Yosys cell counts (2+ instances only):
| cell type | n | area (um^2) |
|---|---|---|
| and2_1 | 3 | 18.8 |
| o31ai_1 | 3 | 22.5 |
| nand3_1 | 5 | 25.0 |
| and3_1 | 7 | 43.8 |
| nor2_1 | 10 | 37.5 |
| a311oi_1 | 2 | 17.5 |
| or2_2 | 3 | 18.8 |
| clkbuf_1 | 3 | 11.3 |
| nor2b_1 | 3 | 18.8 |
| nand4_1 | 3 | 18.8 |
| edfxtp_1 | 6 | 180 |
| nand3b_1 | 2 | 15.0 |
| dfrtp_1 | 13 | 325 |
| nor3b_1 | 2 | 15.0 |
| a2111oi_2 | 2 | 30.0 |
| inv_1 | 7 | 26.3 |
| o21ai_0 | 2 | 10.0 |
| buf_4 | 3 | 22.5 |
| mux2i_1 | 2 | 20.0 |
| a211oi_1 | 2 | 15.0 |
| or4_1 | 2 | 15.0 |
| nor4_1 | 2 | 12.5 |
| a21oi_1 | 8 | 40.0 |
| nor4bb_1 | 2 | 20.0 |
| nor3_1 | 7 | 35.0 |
===== src/rtl/usb_pkg.sv =====
// Shared definitions for the low-speed USB receive path.
package usb_pkg;

    // Synchronized line state as seen by the receiver.
    typedef enum logic [1:0] {
        LS_J   = 2'd0,
        LS_K   = 2'd1,
        LS_SE0 = 2'd2
    } line_state_t;

    // Receive framing state machine.
    typedef enum logic [2:0] {
        ST_IDLE   = 3'd0,
        ST_SYNC   = 3'd1,
        ST_DATA   = 3'd2,
        ST_EOP    = 3'd3,
        ST_WAIT_J = 3'd4
    } rx_state_t;

    // Consecutive decoded ones after which the transmitter inserts a zero.
    localparam int STUFF_LIMIT = 6;

endpackage
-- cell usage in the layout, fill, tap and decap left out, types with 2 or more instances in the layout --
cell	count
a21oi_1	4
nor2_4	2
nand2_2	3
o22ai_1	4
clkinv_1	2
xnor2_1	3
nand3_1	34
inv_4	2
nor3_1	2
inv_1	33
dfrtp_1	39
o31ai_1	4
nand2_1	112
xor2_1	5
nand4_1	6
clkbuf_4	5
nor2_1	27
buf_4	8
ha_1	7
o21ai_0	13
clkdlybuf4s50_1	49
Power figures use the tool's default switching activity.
<file path="config.mk">
export PLATFORM = sky130hd
export DESIGN_NAME = bpred_resolve
export DESIGN_NICKNAME = d
export VERILOG_FILES = /design/src/rtl/bpred_pkg.sv /design/src/rtl/bpred_queue.sv /design/src/rtl/bpred_resolve.sv
export SDC_FILE = /design/constraint.sdc
export NUM_CORES = 1
export LEC_CHECK = 0
export ABC_AREA = 1
export CELL_PAD_IN_SITES_DETAIL_PLACEMENT = 1
export CELL_PAD_IN_SITES_GLOBAL_PLACEMENT = 1
export CORE_AREA = 2 2 239 241
export CTS_CLUSTER_DIAMETER = 200
export DETAILED_ROUTE_END_ITERATION = 8
export DIE_AREA = 0 0 241 243
export PLACE_DENSITY = 0.81
export SLEW_MARGIN = 20
export SYNTH_ARGS = -nofsm -noshare
export SYNTH_HDL_FRONTEND = slang
export SYNTH_SLANG_ARGS = --single-unit
</file>
<file path="constraint.sdc">
create_clock -name CLK -period 6.5 [get_ports CLK]
set_input_delay 1.3 -clock CLK [delete_from_list [all_inputs] [get_ports CLK]]
set_output_delay 1.3 -clock CLK [all_outputs]
set_load 0.02 [all_outputs]
</file>
<file path="src/rtl/bpred_pkg.sv">
// Shared branch-queue entry type and the mispredict compare used on the resolve path.
package bpred_pkg;

    localparam int AW_DEFAULT = 32;

    typedef struct packed {
        logic [AW_DEFAULT-1:0] neip;
        logic                  pred_taken;
        logic [AW_DEFAULT-1:0] pred_target;
        logic                  pred_hit;
    } bq_entry_t;

    // A BTB miss is treated as a not-taken prediction.
    function automatic logic is_mispredict(
        input bq_entry_t             e,
        input logic                  res_taken,
        input logic [AW_DEFAULT-1:0] res_target
    );
        logic eff_taken;
        eff_taken = e.pred_hit & e.pred_taken;
        return (eff_taken != res_taken) ||
               (eff_taken && res_taken && (e.pred_target != res_target));
    endfunction

endpackage

</file>
<file path="src/rtl/bpred_queue.sv">
// In-order circular FIFO with occupancy count and a flush that discards everything left after a pop.
module bpred_queue #(
    parameter int DEPTH = 8,
    parameter int W     = 66
)(
    input  logic                   CLK,
    input  logic                   reset,
    input  logic                   enq_valid,
    output logic                   enq_ready,
    input  logic [W-1:0]           enq_data,
    input  logic                   deq,
    output logic                   deq_ready,
    output logic [W-1:0]           deq_data,
    input  logic                   flush,
    output logic [$clog2(DEPTH):0] occupancy
);

    localparam int PW = $clog2(DEPTH);
    localparam int CW = PW + 1;
    localparam logic [CW-1:0] FULL_COUNT = CW'(DEPTH);

    logic [W-1:0]    mem [DEPTH];
    logic [PW-1:0]   head_reg;
    logic [PW-1:0]   tail_reg;
    logic [PW-1:0]   head_next;
    logic [CW-1:0]   count_reg;
    logic            push;
    logic            pop;

    assign enq_ready = (count_reg != FULL_COUNT);
    assign deq_ready = (count_reg != '0);
    assign occupancy = count_reg;
    assign deq_data  = mem[head_reg];

    // A flush also drops a same-cycle enqueue: it belongs to the wrong path.
    assign push      = enq_valid & enq_ready & ~flush;
    assign pop       = deq & deq_ready;
    assign head_next = head_reg + PW'(pop);

    always_ff @(posedge CLK) begin
        if (reset) begin
            head_reg  <= '0;
            tail_reg  <= '0;
            count_reg <= '0;
        end else begin
            head_reg <= head_next;
            if (flush) begin
                tail_reg  <= head_next;
                count_reg <= '0;
            end else begin
                tail_reg  <= tail_reg + PW'(push);
                count_reg <= count_reg + CW'(push) - CW'(pop);
            end
        end
    end

    always_ff @(posedge CLK) begin
        if (push) begin
            mem[tail_reg] <= enq_data;
        end
    end

endmodule

</file>
<file path="src/rtl/bpred_resolve.sv">
// Pops predicted branches in order, compares against execute's outcome and drives bpred update + fetch redirect.
// Optional counters: define BPRED_RESOLVE_STATS_EN to add stat_branches / stat_mispreds.
module bpred_resolve
    import bpred_pkg::*;
#(
    parameter int DEPTH = 8,
    parameter int AW    = AW_DEFAULT
)(
    input  logic                   CLK,
    input  logic                   reset,
    input  logic                   enq_valid,
    output logic                   enq_ready,
    input  logic [AW-1:0]          enq_neip,
    input  logic                   enq_pred_taken,
    input  logic [AW-1:0]          enq_pred_target,
    input  logic                   enq_pred_hit,
    input  logic                   res_valid,
    output logic                   res_ready,
    input  logic                   res_taken,
    input  logic [AW-1:0]          res_target,
    output logic [AW-1:0]          update_neip,
    output logic [AW-1:0]          update_target,
    output logic                   update_taken,
    output logic                   update_mispred,
    output logic                   update_valid,
    output logic                   redirect_valid,
    output logic [AW-1:0]          redirect_pc,
    output logic [$clog2(DEPTH):0] occupancy
`ifdef BPRED_RESOLVE_STATS_EN
    ,
    output logic [31:0]            stat_branches,
    output logic [31:0]            stat_mispreds
`endif
);

    bq_entry_t enq_entry;
    bq_entry_t head_entry;
    logic      fire;
    logic      mispred;

    logic [AW-1:0] update_neip_reg;
    logic [AW-1:0] update_target_reg;
    logic          update_taken_reg;
    logic          update_mispred_reg;
    logic          update_valid_reg;
    logic          redirect_valid_reg;
    logic [AW-1:0] redirect_pc_reg;

    assign enq_entry = '{neip: enq_neip, pred_taken: enq_pred_taken,
                         pred_target: enq_pred_target, pred_hit: enq_pred_hit};

    bpred_queue #(
        .DEPTH (DEPTH),
        .W     ($bits(bq_entry_t))
    ) u_queue (
        .CLK       (CLK),
        .reset     (reset),
        .enq_valid (enq_valid),
        .enq_ready (enq_ready),
        .enq_data  (enq_entry),
        .deq       (res_valid),
        .deq_ready (res_ready),
        .deq_data  (head_entry),
        .flush     (fire & mispred),
        .occupancy (occupancy)
    );

    assign fire    = res_valid & res_ready;
    assign mispred = is_mispredict(head_entry, res_taken, res_target);

    // Correctly predicted not-taken branches carry no new information for bpred.
    always_ff @(posedge CLK) begin
        if (reset) begin
            update_neip_reg    <= '0;
            update_target_reg  <= '0;
            update_taken_reg   <= 1'b0;
            update_mispred_reg <= 1'b0;
            update_valid_reg   <= 1'b0;
            redirect_valid_reg <= 1'b0;
            redirect_pc_reg    <= '0;
        end else begin
            update_valid_reg   <= fire & (mispred | res_taken);
            redirect_valid_reg <= fire & mispred;
            if (fire) begin
                update_neip_reg    <= head_entry.neip;
                update_target_reg  <= res_target;
                update_taken_reg   <= res_taken;
                update_mispred_reg <= mispred;
                redirect_pc_reg    <= res_taken ? res_target : head_entry.neip;
            end
        end
    end

    assign update_neip    = update_neip_reg;
    assign update_target  = update_target_reg;
    assign update_taken   = update_taken_reg;
    assign update_mispred = update_mispred_reg;
    assign update_valid   = update_valid_reg;
    assign redirect_valid = redirect_valid_reg;
    assign redirect_pc    = redirect_pc_reg;

`ifdef BPRED_RESOLVE_STATS_EN
    logic [31:0] stat_branches_reg;
    logic [31:0] stat_mispreds_reg;

    always_ff @(posedge CLK) begin
        if (reset) begin
            stat_branches_reg <= '0;
            stat_mispreds_reg <= '0;
        end else begin
            if (fire && (stat_branches_reg != '1)) begin
                stat_branches_reg <= stat_branches_reg + 32'd1;
            end
            if (fire && mispred && (stat_mispreds_reg != '1)) begin
                stat_mispreds_reg <= stat_mispreds_reg + 32'd1;
            end
        end
    end

    assign stat_branches = stat_branches_reg;
    assign stat_mispreds = stat_mispreds_reg;
`endif

endmodule

</file>
==> impl_results.md <==
- H-tree depth: 3
- Final Max Tran Viols: 0
- Routed vias: 19200
- R2R Path Start: u_queue.head_reg[1]
- Dpl hpwl: 52500 um
- Initial core utilization: 0.456
- DR WL/cell: 25.8 um
- Post-synthesis simple-gate area fraction: 0.168
- Slowest-stage cell, CP: dfxtp_4
- Setup Crit Path Kind: reg -> reg
- Post-layout nets: 2617
- Syn_nets: approximately 2400
- GRT Total Usage: 0.289
- Yosys cell types: 30
- HP Class: reg -> reg
- Buf/Inv on CP: 3
- Netlist Area Pre-Place: 25500 um^2
- Largest register FFs: 528
- Resized Gates After CTS: 0
- Vias in the first global route: 19900
- Root buf cell: clkbuf_16
- Die width: ~240 um
- DR DRC count: 0
- Design Power: roughly 13 mW
- Crit start category: flip-flop
- Critical path launch point: u_queue.head_reg[1]
- Top-Level Pins: 209
- # hold bufs at CTS: 0
- Total Wirelength: 85400 um
- Initial antenna violation count: 8
- Filler Cell Count: 5883
- Global-route wire length before repair: approximately 130000 um
- Fmax: 194 MHz
- Lkg Pwr: 11.4 nW
- Layout cell share with drive strength beyond 1: 0.0604
- Xor-xnor portion of the synthesized cell area: 0.00103
- Clock Latency Late Sink: a little over 0.6 ns
- Final antenna-violating net count: 0
- Pre-Repair DR Iteration Count: 5
- Core Rows: 87
- Result of the run: completed
- Critical Path Sink Type: flip-flop
- DIE HEIGHT: between 200 and 250 um
- Core area: 56000 um^2
- Synth Area in Compound Gates: 0.0743
- TritonCTS clock tree: built
- Main combinational cell family by area after synthesis: simple AND/OR/NAND/NOR gates
- Max_cap viols: 0
- Max clock buf depth: 3
- Syn Inst Count: 2323
- Global placement routability congestion: 0.847
- Max incr delay on CP: between 0.8 and 0.9 ns
- CP Cell Sequence: inv_4, buf_4, nand3_1, nand3_1, nand2_1, nand2_1, nand2_1, nand2_1, nor2_1, nand2_1, nor2_1, nand2_1, nand2_1, nand2_1, nand2_4, nand3_4, nor2_4, buf_4
- Slew @ Worst Pin: 1.04 ns
- Yosys warns: 0
- Mux contribution to synthesized area: 0
- Most common cell after layout, fill and taps aside: nand2_1
- Top reg by flops: u_queue.mem
- Setup-failing EPs final: 0
- Port-buffer cells: 208
- Period utilization: 0.795
- Seq/Total Area, Yosys: 0.707
- Max_slew headroom: 0.298
- TritonCTS Buffers: 68
- Initial DRC Count: 1850
- Post-synthesis adder-cell area fraction: 0.00667
- Top_reg_cell synth: edfxtp_1
- Die area: between 50000 and 60000 um^2
- Min cycle time layout: around 5.2 ns
- Final Hold Fails: 0
- Worst Skew: 0.0248 ns
- Register Area: 18100 um^2
- Mapped Avg Cell Area: 11.0 um^2
- Vias per cell: 5.81
- Commonest non-fill, non-tap cells in the layout: 550 x nand2_1, 528 x edfxtp_1, 257 x nor2_1, 218 x nand3_1, 207 x clkdlybuf4s50_1
- Largest net degree at the start of global routing: approximately 190
- PwrDens: 420 nW/um^2
- GRT overflow: 0
- Number of synthesized register bits: 638
- Clk pin slew, worst setup/hold paths: 0.06 ns
- Post-DP Area: 28300 um^2
- Min-delay src: update_neip[14]
- Clock sinks: around 640
- Crit path top cell by count: nand2_1
- Area grow syn2layout: 19.5%
- Final setup TNS: 0 ns
- CP max FO: 70
- Multi-input logic area: 6440 um^2
- Crit path arrival time: 5.41 ns
- Worst vdd ir: 0.000369 V
- Final Cell Area: roughly 30000 um^2
- RSZ-0062 raised after global routing: false
- Crit path max-delay family: simple AND/OR/NAND/NOR gates
- Setup Buffers After CTS: 0
- Critical Path RT: 6.75 ns
- EDFF count, synth: roughly 530
- Asr flop ratio synth: 0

_ _ _ _ _ _ _

WORK TASK:
Show the lines where the word "instances" appears in the entries.

RESULT:
Yosys cell counts (2+ instances only):
-- cell usage in the layout, fill, tap and decap left out, types with 2 or more instances in the layout --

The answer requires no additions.